Doping am Arbeitsplatz

In großen Aufmachern wurde heute in der Presse von einer Studie zum Thema „Doping am Arbeitsplatz” berichtet. Immer mehr Arbeitnehmer, so die Berichte, greifen im Büro zu bunten Pillen, um ihre Leistung zu steigern (Männer) oder um gegen Depressionen zu kämpfen (Frauen). Bevor aber jetzt aber Panik ausbricht und jeder versucht, die kleinen Helferlein aus seiner Schreibtischschublade verschwinden zu lassen: es ist davon auszugehen, dass es keine Urinproben am Arbeitsplatz geben wird. Der normale Arbeitnehmer hat also erstmal nichts zu befürchten.

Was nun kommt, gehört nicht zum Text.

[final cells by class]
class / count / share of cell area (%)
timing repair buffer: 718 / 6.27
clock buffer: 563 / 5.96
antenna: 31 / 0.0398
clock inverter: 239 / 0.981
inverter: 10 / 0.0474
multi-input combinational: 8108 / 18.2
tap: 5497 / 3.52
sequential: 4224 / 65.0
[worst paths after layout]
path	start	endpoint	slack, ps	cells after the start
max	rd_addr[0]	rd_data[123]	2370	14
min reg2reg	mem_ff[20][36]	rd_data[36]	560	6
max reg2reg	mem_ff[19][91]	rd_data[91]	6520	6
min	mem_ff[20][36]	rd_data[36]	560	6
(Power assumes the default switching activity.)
## config.mk

```make
export PLATFORM = sky130hd
export DESIGN_NAME = ddl_core
export DESIGN_NICKNAME = d
export VERILOG_FILES = /design/src/hdl/ddl_pkg.sv /design/src/hdl/ddl_core.sv
export SDC_FILE = /design/constraint.sdc
export NUM_CORES = 1
export LEC_CHECK = 0
export ABC_AREA = 1
export BUFFER_PORTS_ARGS = -buffer_cell sky130_fd_sc_hd__buf_2
export CORE_AREA = 2 2 248 250
export CTS_BUF_LIST = sky130_fd_sc_hd__clkbuf_4 sky130_fd_sc_hd__clkbuf_8 sky130_fd_sc_hd__clkbuf_16
export DETAILED_ROUTE_END_ITERATION = 8
export DIE_AREA = 0 0 250 252
export SYNTH_ARGS = -nofsm -noshare
export SYNTH_HDL_FRONTEND = slang
export SYNTH_SLANG_ARGS = --single-unit
```

## constraint.sdc

```tcl
create_clock -name clock -period 6.5 [get_ports clock]
set_input_delay 0 -clock clock [delete_from_list [all_inputs] [get_ports clock]]
set_output_delay 0 -clock clock [all_outputs]
set_load 0.01 [all_outputs]
```
**config.mk**
```make
export PLATFORM = sky130hd
export DESIGN_NAME = json_single_value_parser
export DESIGN_NICKNAME = d
export VERILOG_FILES = /design/src/rtl/jsvp_pkg.sv /design/src/rtl/jsvp_step.sv /design/src/rtl/jsvp_out_buf.sv /design/src/rtl/json_single_value_parser.sv
export SDC_FILE = /design/constraint.sdc
export NUM_CORES = 1
export LEC_CHECK = 0
export BUFFER_PORTS_ARGS = -buffer_cell sky130_fd_sc_hd__buf_4
export CAP_MARGIN = 20
export CORE_UTILIZATION = 38
export DETAILED_ROUTE_END_ITERATION = 10
export GPL_ROUTABILITY_DRIVEN = 1
export REMOVE_ABC_BUFFERS = 1
export SLEW_MARGIN = 20
export SYNTH_ARGS = -nofsm -noshare
export SYNTH_HDL_FRONTEND = slang
export SYNTH_SLANG_ARGS = --single-unit
```
**constraint.sdc**
```tcl
create_clock -name clk -period 4.7 [get_ports clk]
set_input_delay 0.47 -clock clk [delete_from_list [all_inputs] [get_ports clk]]
set_output_delay 0.47 -clock clk [all_outputs]
set_load 0.02 [all_outputs]
```
==> src/rtl/core/cesd_pkg.sv <==
// Shared types and character constants for the C escape sequence decoder.
package cesd_pkg;

    typedef enum logic [2:0] {
        M_NORMAL = 3'd0,
        M_BSLASH = 3'd1,
        M_ZERO   = 3'd2,
        M_OCTFIX = 3'd3,
        M_OCTVAR = 3'd4,
        M_HEX    = 3'd5
    } mode_t;

    typedef struct packed {
        logic [15:0] unit;
        logic        uvalid;
        logic        last;
    } res_t;

    localparam logic [15:0] CH_BSLASH = 16'h005C;
    localparam logic [15:0] CH_0      = 16'h0030;
    localparam logic [15:0] CH_1      = 16'h0031;
    localparam logic [15:0] CH_7      = 16'h0037;
    localparam logic [15:0] CH_9      = 16'h0039;
    localparam logic [15:0] CH_LA     = 16'h0061;
    localparam logic [15:0] CH_LF     = 16'h0066;
    localparam logic [15:0] CH_UA     = 16'h0041;
    localparam logic [15:0] CH_UF     = 16'h0046;
    localparam logic [15:0] CH_U      = 16'h0075;
    localparam logic [15:0] CH_X      = 16'h0078;
    localparam logic [15:0] CH_B      = 16'h0062;
    localparam logic [15:0] CH_T      = 16'h0074;
    localparam logic [15:0] CH_N      = 16'h006E;
    localparam logic [15:0] CH_V      = 16'h0076;
    localparam logic [15:0] CH_R      = 16'h0072;

    localparam logic [15:0] CC_BEL = 16'd7;
    localparam logic [15:0] CC_BS  = 16'd8;
    localparam logic [15:0] CC_HT  = 16'd9;
    localparam logic [15:0] CC_LF  = 16'd10;
    localparam logic [15:0] CC_VT  = 16'd11;
    localparam logic [15:0] CC_FF  = 16'd12;
    localparam logic [15:0] CC_CR  = 16'd13;

    localparam logic [2:0] OCT_DIGITS = 3'd3;
    localparam logic [2:0] HEX_DIGITS = 3'd4;

endpackage
## src/design/bfr_pkg.sv

```systemverilog
`timescale 1ns / 1ps

package bfr_pkg;

    localparam int MAX_FRAME_LEN_DEF = 120;
    localparam int BYTE_W            = 8;
    localparam int CFG_IDX_W         = 3;
    localparam int PLEN_W            = 7;
    localparam int SUM_W             = 16;

    localparam logic [BYTE_W-1:0] ACK_CODE_RST   = 8'd6;
    localparam logic [BYTE_W-1:0] NAK_CODE_RST   = 8'd21;
    localparam logic [BYTE_W-1:0] MAX_ERRORS_RST = 8'd3;

    typedef enum logic [CFG_IDX_W-1:0] {
        REG_SYNC_FIRST     = 3'd0,
        REG_SYNC_SECOND    = 3'd1,
        REG_SYNC_THIRD     = 3'd2,
        REG_USE_ADDRESS    = 3'd3,
        REG_DEVICE_ADDRESS = 3'd4,
        REG_ACK_CODE       = 3'd5,
        REG_NAK_CODE       = 3'd6,
        REG_MAX_ERRORS     = 3'd7
    } t_cfg_reg;

    typedef enum logic [1:0] {
        KIND_PAYLOAD = 2'd0,
        KIND_ACK     = 2'd1,
        KIND_NAK     = 2'd2,
        KIND_GIVE_UP = 2'd3
    } t_kind;

    typedef struct packed {
        logic [BYTE_W-1:0] sync_first;
        logic [BYTE_W-1:0] sync_second;
        logic [BYTE_W-1:0] sync_third;
        logic              use_address;
        logic [BYTE_W-1:0] device_address;
        logic [BYTE_W-1:0] ack_code;
        logic [BYTE_W-1:0] nak_code;
        logic [BYTE_W-1:0] max_errors;
    } t_cfg;

    typedef struct packed {
        t_kind             kind;
        logic [BYTE_W-1:0] value;
        logic [BYTE_W-1:0] reply_code;
        logic [PLEN_W-1:0] payload_length;
    } t_result;

endpackage

```

## src/design/bfr_in_if.sv

```systemverilog
`timescale 1ns / 1ps

interface bfr_in_if;
    logic       valid;
    logic       ready;
    logic [7:0] rx_byte;

    modport source (output valid, output rx_byte, input ready);
    modport sink   (input valid, input rx_byte, output ready);
endinterface

```

## src/design/bfr_out_if.sv

```systemverilog
`timescale 1ns / 1ps

interface bfr_out_if;
    logic       valid;
    logic       ready;
    logic [1:0] kind;
    logic [7:0] value;
    logic [7:0] reply_code;
    logic [6:0] payload_length;

    modport source (output valid, output kind, output value, output reply_code,
                    output payload_length, input ready);
    modport sink   (input valid, input kind, input value, input reply_code,
                    input payload_length, output ready);
endinterface

```

## src/design/binary_frame_receiver.sv

```systemverilog
`timescale 1ns / 1ps

// Byte-stream frame receiver. One byte is taken per clock cycle with no gaps
// needed: each byte is checked and folded into the frame state by combinational
// compare and 16-bit add logic, and any result (payload byte, ACK, NAK or
// give-up) appears in the output register on the next cycle. The input stays
// ready while the output register is empty or being drained, so throughput is
// one byte per cycle whenever the sink takes results. Configuration writes
// take effect on the following cycle and belong between frames.
module binary_frame_receiver import bfr_pkg::*; #(
    parameter int MAX_FRAME_LEN = MAX_FRAME_LEN_DEF
) (
    input  logic                 i_clk,
    input  logic                 i_rst_n,
    input  logic                 i_cfg_we,
    input  logic [CFG_IDX_W-1:0] i_cfg_index,
    input  logic [BYTE_W-1:0]    i_cfg_data,
    bfr_in_if.sink               i_rx,
    bfr_out_if.source            o_res
);

    t_cfg    cfg;
    logic    space;
    logic    accept;
    logic    res_valid;
    t_result res;

    assign i_rx.ready = space;
    assign accept     = i_rx.valid && space;

    bfr_cfg_regs u_cfg (
        .i_clk       (i_clk),
        .i_rst_n     (i_rst_n),
        .i_cfg_we    (i_cfg_we),
        .i_cfg_index (i_cfg_index),
        .i_cfg_data  (i_cfg_data),
        .o_cfg       (cfg)
    );

    bfr_parser #(
        .MAX_FRAME_LEN (MAX_FRAME_LEN)
    ) u_parser (
        .i_clk       (i_clk),
        .i_rst_n     (i_rst_n),
        .i_cfg       (cfg),
        .i_accept    (accept),
        .i_byte      (i_rx.rx_byte),
        .o_res_valid (res_valid),
        .o_res       (res)
    );

    bfr_out_reg u_out (
        .i_clk       (i_clk),
        .i_rst_n     (i_rst_n),
        .i_res_valid (res_valid),
        .i_res       (res),
        .o_space     (space),
        .o_res       (o_res)
    );

endmodule

```

## src/design/bfr_cfg_regs.sv

```systemverilog
`timescale 1ns / 1ps

module bfr_cfg_regs import bfr_pkg::*; (
    input  logic                 i_clk,
    input  logic                 i_rst_n,
    input  logic                 i_cfg_we,
    input  logic [CFG_IDX_W-1:0] i_cfg_index,
    input  logic [BYTE_W-1:0]    i_cfg_data,
    output t_cfg                 o_cfg
);

    t_cfg r_cfg;
    t_cfg n_cfg;

    always_comb begin
        n_cfg = r_cfg;
        if (i_cfg_we) begin
            case (t_cfg_reg'(i_cfg_index))
                REG_SYNC_FIRST:     n_cfg.sync_first     = i_cfg_data;
                REG_SYNC_SECOND:    n_cfg.sync_second    = i_cfg_data;
                REG_SYNC_THIRD:     n_cfg.sync_third     = i_cfg_data;
                REG_USE_ADDRESS:    n_cfg.use_address    = i_cfg_data[0];
                REG_DEVICE_ADDRESS: n_cfg.device_address = i_cfg_data;
                REG_ACK_CODE:       n_cfg.ack_code       = i_cfg_data;
                REG_NAK_CODE:       n_cfg.nak_code       = i_cfg_data;
                REG_MAX_ERRORS:     n_cfg.max_errors     = i_cfg_data;
                default:            n_cfg = r_cfg;
            endcase
        end
    end

    always_ff @(posedge i_clk) begin
        if (!i_rst_n) begin
            r_cfg.sync_first     <= '0;
            r_cfg.sync_second    <= '0;
            r_cfg.sync_third     <= '0;
            r_cfg.use_address    <= 1'b0;
            r_cfg.device_address <= '0;
            r_cfg.ack_code       <= ACK_CODE_RST;
            r_cfg.nak_code       <= NAK_CODE_RST;
            r_cfg.max_errors     <= MAX_ERRORS_RST;
        end else begin
            r_cfg <= n_cfg;
        end
    end

    assign o_cfg = r_cfg;

endmodule

```

## src/design/bfr_parser.sv

```systemverilog
`timescale 1ns / 1ps

module bfr_parser import bfr_pkg::*; #(
    parameter int MAX_FRAME_LEN = MAX_FRAME_LEN_DEF
) (
    input  logic              i_clk,
    input  logic              i_rst_n,
    input  t_cfg              i_cfg,
    input  logic              i_accept,
    input  logic [BYTE_W-1:0] i_byte,
    output logic              o_res_valid,
    output t_result           o_res
);

    localparam int LEN_W = $clog2(MAX_FRAME_LEN + 1);
    localparam int POS_W = $clog2(MAX_FRAME_LEN);

    logic              r_in_body;
    logic [POS_W-1:0]  r_position;
    logic              r_header_bad;
    logic [LEN_W-1:0]  r_frame_length;
    logic [SUM_W-1:0]  r_running_sum;
    logic [BYTE_W-1:0] r_sum_high_byte;
    logic [BYTE_W-1:0] r_error_count;

    logic              n_in_body;
    logic [POS_W-1:0]  n_position;
    logic              n_header_bad;
    logic [LEN_W-1:0]  n_frame_length;
    logic [SUM_W-1:0]  n_running_sum;
    logic [BYTE_W-1:0] n_sum_high_byte;
    logic [BYTE_W-1:0] n_error_count;

    logic [LEN_W-1:0]  plen;
    logic [LEN_W-1:0]  pos_ext;
    logic [BYTE_W:0]   err_next;
    logic              give_up;
    logic              len_bad;
    logic              sum_ok;
    logic [BYTE_W-1:0] want_third;
    logic              do_fail;
    logic [BYTE_W-1:0] fail_echo;

    assign plen       = r_frame_length - LEN_W'(2);
    assign pos_ext    = LEN_W'(r_position);
    assign err_next   = {1'b0, r_error_count} + (BYTE_W+1)'(1);
    assign give_up    = err_next >= {1'b0, i_cfg.max_errors};
    assign len_bad    = (i_byte > BYTE_W'(MAX_FRAME_LEN)) || (i_byte < BYTE_W'(2));
    assign sum_ok     = (r_sum_high_byte == r_running_sum[SUM_W-1:BYTE_W]) &&
                        (i_byte == r_running_sum[BYTE_W-1:0]);
    assign want_third = i_cfg.use_address ? i_cfg.device_address : i_cfg.sync_third;

    always_comb begin
        n_in_body       = r_in_body;
        n_position      = r_position;
        n_header_bad    = r_header_bad;
        n_frame_length  = r_frame_length;
        n_running_sum   = r_running_sum;
        n_sum_high_byte = r_sum_high_byte;
        n_error_count   = r_error_count;
        o_res_valid     = 1'b0;
        o_res           = '{kind: KIND_PAYLOAD, value: '0, reply_code: '0,
                            payload_length: '0};
        do_fail         = 1'b0;
        fail_echo       = i_byte;

        if (i_accept) begin
            if (!r_in_body) begin
                if (r_position == POS_W'(0)) begin
                    if (i_byte != i_cfg.sync_first) n_header_bad = 1'b1;
                    n_position = r_position + POS_W'(1);
                end else if (r_position == POS_W'(1)) begin
                    if (i_byte != i_cfg.sync_second) n_header_bad = 1'b1;
                    n_position = r_position + POS_W'(1);
                end else if (r_position == POS_W'(2)) begin
                    if (i_byte != want_third) n_header_bad = 1'b1;
                    n_position = r_position + POS_W'(1);
                end else if (r_header_bad || len_bad) begin
                    do_fail   = 1'b1;
                    fail_echo = i_byte;
                end else begin
                    n_error_count   = '0;
                    n_frame_length  = LEN_W'(i_byte);
                    n_in_body       = 1'b1;
                    n_position      = '0;
                    n_running_sum   = '0;
                    n_sum_high_byte = '0;
                end
            end else if (pos_ext < plen) begin
                n_running_sum = r_running_sum + SUM_W'(i_byte);
                n_position    = r_position + POS_W'(1);
                o_res_valid   = 1'b1;
                o_res.kind    = KIND_PAYLOAD;
                o_res.value   = i_byte;
            end else if (pos_ext == plen) begin
                n_sum_high_byte = i_byte;
                n_position      = r_position + POS_W'(1);
            end else if (sum_ok) begin
                n_error_count        = '0;
                o_res_valid          = 1'b1;
                o_res.kind           = KIND_ACK;
                o_res.value          = BYTE_W'(r_frame_length);
                o_res.reply_code     = i_cfg.ack_code;
                o_res.payload_length = PLEN_W'(plen);
                n_in_body            = 1'b0;
                n_position           = '0;
                n_header_bad         = 1'b0;
                n_running_sum        = '0;
                n_sum_high_byte      = '0;
            end else begin
                do_fail   = 1'b1;
                fail_echo = BYTE_W'(plen);
            end

            if (do_fail) begin
                o_res_valid = 1'b1;
                if (give_up) begin
                    n_error_count = '0;
                    o_res.kind    = KIND_GIVE_UP;
                end else begin
                    n_error_count    = err_next[BYTE_W-1:0];
                    o_res.kind       = KIND_NAK;
                    o_res.value      = fail_echo;
                    o_res.reply_code = i_cfg.nak_code;
                end
                n_in_body       = 1'b0;
                n_position      = '0;
                n_header_bad    = 1'b0;
                n_running_sum   = '0;
                n_sum_high_byte = '0;
            end
        end
    end

    always_ff @(posedge i_clk) begin
        if (!i_rst_n) begin
            r_in_body       <= 1'b0;
            r_position      <= '0;
            r_header_bad    <= 1'b0;
            r_frame_length  <= '0;
            r_running_sum   <= '0;
            r_sum_high_byte <= '0;
            r_error_count   <= '0;
        end else begin
            r_in_body       <= n_in_body;
            r_position      <= n_position;
            r_header_bad    <= n_header_bad;
            r_frame_length  <= n_frame_length;
            r_running_sum   <= n_running_sum;
            r_sum_high_byte <= n_sum_high_byte;
            r_error_count   <= n_error_count;
        end
    end

endmodule

```

## src/design/bfr_out_reg.sv

```systemverilog
`timescale 1ns / 1ps

module bfr_out_reg import bfr_pkg::*; (
    input  logic      i_clk,
    input  logic      i_rst_n,
    input  logic      i_res_valid,
    input  t_result   i_res,
    output logic      o_space,
    bfr_out_if.source o_res
);

    logic    r_valid;
    logic    n_valid;
    t_result r_res;

    assign o_space = !r_valid || o_res.ready;
    assign n_valid = o_space ? i_res_valid : r_valid;

    always_ff @(posedge i_clk) begin
        if (!i_rst_n) begin
            r_valid <= 1'b0;
        end else begin
            r_valid <= n_valid;
        end
    end

    // load a new result only into a free or draining slot
    always_ff @(posedge i_clk) begin
        if (o_space && i_res_valid) begin
            r_res <= i_res;
        end
    end

    assign o_res.valid          = r_valid;
    assign o_res.kind           = r_res.kind;
    assign o_res.value          = r_res.value;
    assign o_res.reply_code     = r_res.reply_code;
    assign o_res.payload_length = r_res.payload_length;

endmodule
```

## src/flat_wrapper.sv

```systemverilog
// flat-port wrapper written by rule: the top's interface ports become plain ports
module binary_frame_receiver_flat import bfr_pkg::*;
#(
    parameter int MAX_FRAME_LEN = MAX_FRAME_LEN_DEF
)
  (i_clk, i_rst_n, i_cfg_we, i_cfg_index, i_cfg_data, i_rx_valid, i_rx_rx_byte, i_rx_ready, o_res_valid, o_res_kind, o_res_value, o_res_reply_code, o_res_payload_length, o_res_ready);
  bfr_in_if i_rx_i ();
  bfr_out_if o_res_i ();
  input  logic i_clk;
  input  logic i_rst_n;
  input  logic i_cfg_we;
  input  logic [CFG_IDX_W-1:0] i_cfg_index;
  input  logic [BYTE_W-1:0] i_cfg_data;
  input wire logic [$bits(i_rx_i.valid)-1:0] i_rx_valid;
  input wire logic [$bits(i_rx_i.rx_byte)-1:0] i_rx_rx_byte;
  output wire logic [$bits(i_rx_i.ready)-1:0] i_rx_ready;
  output wire logic [$bits(o_res_i.valid)-1:0] o_res_valid;
  output wire logic [$bits(o_res_i.kind)-1:0] o_res_kind;
  output wire logic [$bits(o_res_i.value)-1:0] o_res_value;
  output wire logic [$bits(o_res_i.reply_code)-1:0] o_res_reply_code;
  output wire logic [$bits(o_res_i.payload_length)-1:0] o_res_payload_length;
  input wire logic [$bits(o_res_i.ready)-1:0] o_res_ready;
  assign i_rx_i.valid = i_rx_valid;
  assign i_rx_i.rx_byte = i_rx_rx_byte;
  assign i_rx_ready = i_rx_i.ready;
  assign o_res_valid = o_res_i.valid;
  assign o_res_kind = o_res_i.kind;
  assign o_res_value = o_res_i.value;
  assign o_res_reply_code = o_res_i.reply_code;
  assign o_res_payload_length = o_res_i.payload_length;
  assign o_res_i.ready = o_res_ready;
  binary_frame_receiver #(.MAX_FRAME_LEN(MAX_FRAME_LEN)) u_core (.i_clk(i_clk), .i_rst_n(i_rst_n), .i_cfg_we(i_cfg_we), .i_cfg_index(i_cfg_index), .i_cfg_data(i_cfg_data), .i_rx(i_rx_i), .o_res(o_res_i));
endmodule
```

## config.mk

```make
export PLATFORM = sky130hd
export DESIGN_NAME = binary_frame_receiver_flat
export DESIGN_NICKNAME = d
export VERILOG_FILES = /design/src/design/bfr_pkg.sv /design/src/design/bfr_in_if.sv /design/src/design/bfr_out_if.sv /design/src/design/binary_frame_receiver.sv /design/src/design/bfr_cfg_regs.sv /design/src/design/bfr_parser.sv /design/src/design/bfr_out_reg.sv /design/src/flat_wrapper.sv
export SDC_FILE = /design/constraint.sdc
export NUM_CORES = 1
export LEC_CHECK = 0
export BUFFER_PORTS_ARGS = -buffer_cell sky130_fd_sc_hd__clkbuf_2
export CORE_ASPECT_RATIO = 1.25
export CORE_MARGIN = 5
export CORE_UTILIZATION = 55
export CTS_BUF_LIST = sky130_fd_sc_hd__clkbuf_4
export DETAILED_ROUTE_END_ITERATION = 16
export HOLD_SLACK_MARGIN = 0.08
export PLACE_DENSITY = 0.72
export SYNTH_ARGS = -nofsm -noshare
export SYNTH_HDL_FRONTEND = slang
export SYNTH_SLANG_ARGS = --single-unit
```

## constraint.sdc

```tcl
create_clock -name i_clk -period 4.75 [get_ports i_clk]
set_input_delay 0.7125 -clock i_clk [delete_from_list [all_inputs] [get_ports i_clk]]
set_output_delay 0.7125 -clock i_clk [all_outputs]
set_load 0.1 [all_outputs]
```

==> reports/results.ini <==
[status]
status = completed

[setup_path]
critical_path_required_ps = 4980
crit_path_end_kind = register
crit_type = register to register
cp.arrival_ps = 4030
start_kind = register
crit_fanout = 11

[logic_synthesis]
yosys_warnings = 0
ys.flop_type = dfxtp_1
syn_nets = 841
synth-edff-count = 25
syn-cell-area_sq_um = 6730
syn_area_per_cell_sq_um = 8.55
ys_ff_latch = 131
async_flop_share_pct = 0
syn_inst = 787
ys_seq_area_share_pct = 42.7
synthDistinctLibCells = 59

[sta]
finalHoldViolations = 0
maxSlewViolCount = 0
fmax_mhz = 263
grt_setup_unrepaired = false
tns_ps = 0
tightest_slew_ps = 1130
finalClockSkew_ps = 23.3
fin_crit_sh_pct = 80.0
setup_violations = 0
slew_headroom_pct = 24.2
hold_ws_ps = 464
period_needed_ps = 3800

[pwr]
power_mw = 2.33
combPwrFrac_pct = 16.5
switchingPower_mw = 0.736
clock_power_share_pct = 32.5
sequentialPowerShare_pct = 51.0
p_leak_nw = 2.70
vdd_ir_drop_max_mv = 0.179
power.density_nw_per_um2 = 316
p_int_mw = 1.59
swShare_pct = 31.6

[layout]
post-route-util_pct = 60.7
final_area_sq_um = 7350
antennaDiodeCount = 0
nets = 875
synthToLayoutAreaGrowth_pct = 9.18
layout-drive-gt1-share_pct = 12.1

[detailed_routing]
dr.pass1.iters = 4
wl_um = 17300
num_vias = 5944
drt_iter0_markers = 330
ant_nets = 0
post-route-drc-count = 0
post_drt_wl_per_cell_um = 17.4
via_per_inst = 5.96

[global_route]
track_usage_pct = 24.5
antenna_found_initial = 0
grt_pass1_vias = 5710
overflow = 0
grt_max_degree = 58
grt_pass1_wl_um = 28300

[clock_tree]
cts_setup_buffers = 0
clk_latency_ps = 530
cts.sink_count = 131
cts_tree = yes
cts_resized = 0
h-tree-depth = 4
numCtsBuffers = 17
root_buffer = clkbuf_4
cts_hold_buf = 0
clk_pin_slew_worst_paths_ps = 120
clockBufferDepth = 2

[place]
portBuffers = 50
dp_hpwl_um = 12500
gp_congestion = 0.910
placedInstanceArea_sq_um = 7070

[floorplan]
ioPinCount = 51
die_w_um = 109
start_util_pct = 55.6
fp.dieH_um = 134
die_area_sq_um = 14600
rows = 45
core_area_sq_um = 12100

[min_path]
min_path_type = register to register

[run]
drv_cap = 0

## metal layers
| metal | GRT usage, % | up-vias | share of wire [%] |
|---|---|---|---|
| met4 | 9.05 | 0 | 2.4 |
| met1 | 31.2 | 2816 | 43 |
| met5 | 0 | - | 0 |
| met2 | 40.3 | 210 | 49 |
| met3 | 5.38 | 37 | 5.6 |
| li1 | - | 2881 | - |
## state kept, by name (all words and copies together) (netlist names)
register,cells
u_core.u_out.o_res.value,8
u_core.u_cfg.o_cfg,57
u_core.u_out.o_res.valid,1
u_core.u_parser.r_frame_length,7
u_core.u_out.o_res.payload_length,7
u_core.u_parser.r_error_count,8
u_core.u_parser.r_in_body,1
u_core.u_parser.r_header_bad,1
u_core.u_out.o_res.reply_code,8
u_core.u_parser.pos_ext,7
u_core.u_out.o_res.kind,2
u_core.u_parser.r_sum_high_byte,8
u_core.u_parser.r_running_sum,16
## power by group through the flow
stage / Clock [mW] / Sequential (mW) / Combinational [mW]
final: 0.757 / 1.19 / 0.383
after global routing: 0.824 / 1.19 / 0.413
after global placement: 0 / 1.21 / 0.372
after CTS: 0.771 / 1.19 / 0.381
after detailed placement: 0 / 1.21 / 0.379
after floorplan: 0 / 1.30 / 0.200
## cells in the final DEF, fill, tap and decap left out, types with 4 or more instances in the layout
master	synthesis	layout
a211oi_1	5	5
a21o_1	5	5
a21oi_1	71	70
a22o_1	13	13
a31oi_1	10	10
and2_1	6	6
and3_1	6	6
clkbuf_2	0	50
clkbuf_4	0	20
dfxtp_1	106	106
edfxtp_1	25	25
ha_1	29	29
inv_1	22	22
mux2i_1	23	23
nand2_1	142	142
nand2b_1	10	10
nand3_1	38	38
nand4_1	20	20
nor2_1	51	51
nor3_1	16	16
nor4_1	11	10
o21a_1	4	4
o21ai_0	22	22
or3_1	7	7
or4_1	5	5
xnor2_1	40	40
xor2_1	9	9
## final timing paths
check,start,endpoint,slack [ps],depth (start not counted)
setup / recovery,u_core.u_parser.r_frame_length[1],u_core.u_out.o_res.kind[0],950,11
hold / removal,u_core.u_cfg.o_cfg[38],u_core.u_cfg.o_cfg[38],460,2
setup reg to reg,u_core.u_parser.r_frame_length[1],u_core.u_out.o_res.kind[0],950,11
hold reg to reg,u_core.u_cfg.o_cfg[38],u_core.u_cfg.o_cfg[38],460,2
## cell families after synthesis
logic type	count (synthesis)	synth area share, %
buffers and inverters	61	3.53
muxes	23	3.42
AOI/OAI and AO/OA	168	15.9
DFF	131	42.7
xor gates and xnor gates	49	6.37
adders and majority gates	30	5.69
and+or+nand+nor	325	22.4
## worst max-delay path, cell delays in order (launching register included)
cell      delay [ps]
dfxtp_1          530
inv_1             90
ha_1             210
nand2b_1         120
nor2_1            70
xnor2_1          300
ha_1             340
nand4_1          200
o21ai_0          260
a21o_1           270
o21ai_0          880
a21boi_0         260
## through the flow
stage                     cells  setup slack (ps)
after floorplan             787               991
after global placement      966              1200
after detailed placement    966              1100
after CTS                   998              1090
after global routing        998               721
final                       998               952
## cell usage after synthesis, types with 4 or more instances
| cell type | n | share of area (%) |
|---|---|---|
| nor2_1 | 51 | 2.8 |
| and3_1 | 6 | 0.56 |
| clkbuf_1 | 28 | 1.6 |
| a21o_1 | 5 | 0.56 |
| nand3_1 | 38 | 2.8 |
| xnor2_1 | 40 | 5.2 |
| a211oi_1 | 5 | 0.56 |
| or3_1 | 7 | 0.65 |
| nor3_1 | 16 | 1.2 |
| inv_1 | 22 | 1.2 |
| and2_1 | 6 | 0.56 |
| buf_2 | 7 | 0.52 |
| a21oi_1 | 71 | 5.3 |
| a22o_1 | 13 | 1.7 |
| ha_1 | 29 | 5.4 |
| nand2_1 | 142 | 7.9 |
| xor2_1 | 9 | 1.2 |
| nand2b_1 | 10 | 0.93 |
| or4_1 | 5 | 0.56 |
| o21ai_0 | 22 | 1.6 |
| a31oi_1 | 10 | 0.93 |
| nand4_1 | 20 | 1.9 |
| mux2i_1 | 23 | 3.4 |
| nor4_1 | 11 | 1.0 |
| o21a_1 | 4 | 0.45 |
| edfxtp_1 | 25 | 11 |
| dfxtp_1 | 106 | 32 |
## layout make-up
class,count,area (sq um)
tap,164,205
sequential,131,2870
fill,1076,4750
clock buffer,20,150
clock inverter,12,131
timing repair buffer,53,273
inverter,23,86.3
multi-input combinational,595,3630
Note: power is estimated with default switching activity, not from simulation.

Was die Studie zudem verschweigt, ist die Tatdache, dass es nur die Spitze eines Eisberges ist. Die verschreibungspflichtigen aus dem Internet von dubiosen Webseiten bestellten Pillen sind nur die Extremfällen. Wer mit Angestellten spricht, stellt schnell fest, dass Doping weit aus größerer Kreise zieht. In den meisten Fällen wird dabei zu legalen Mittel gegriffen, wie zum Beispiel Kaffee oder Süßigkeiten. Zahlen belegen, dass die Menge an Kaffee und Süßwaren, die ein Büroangestellter an einem durchschnittlichen Arbeitstag verbraucht, weit über dem liegen, was er am Wochenende oder im Urlaub zu sich nimmt.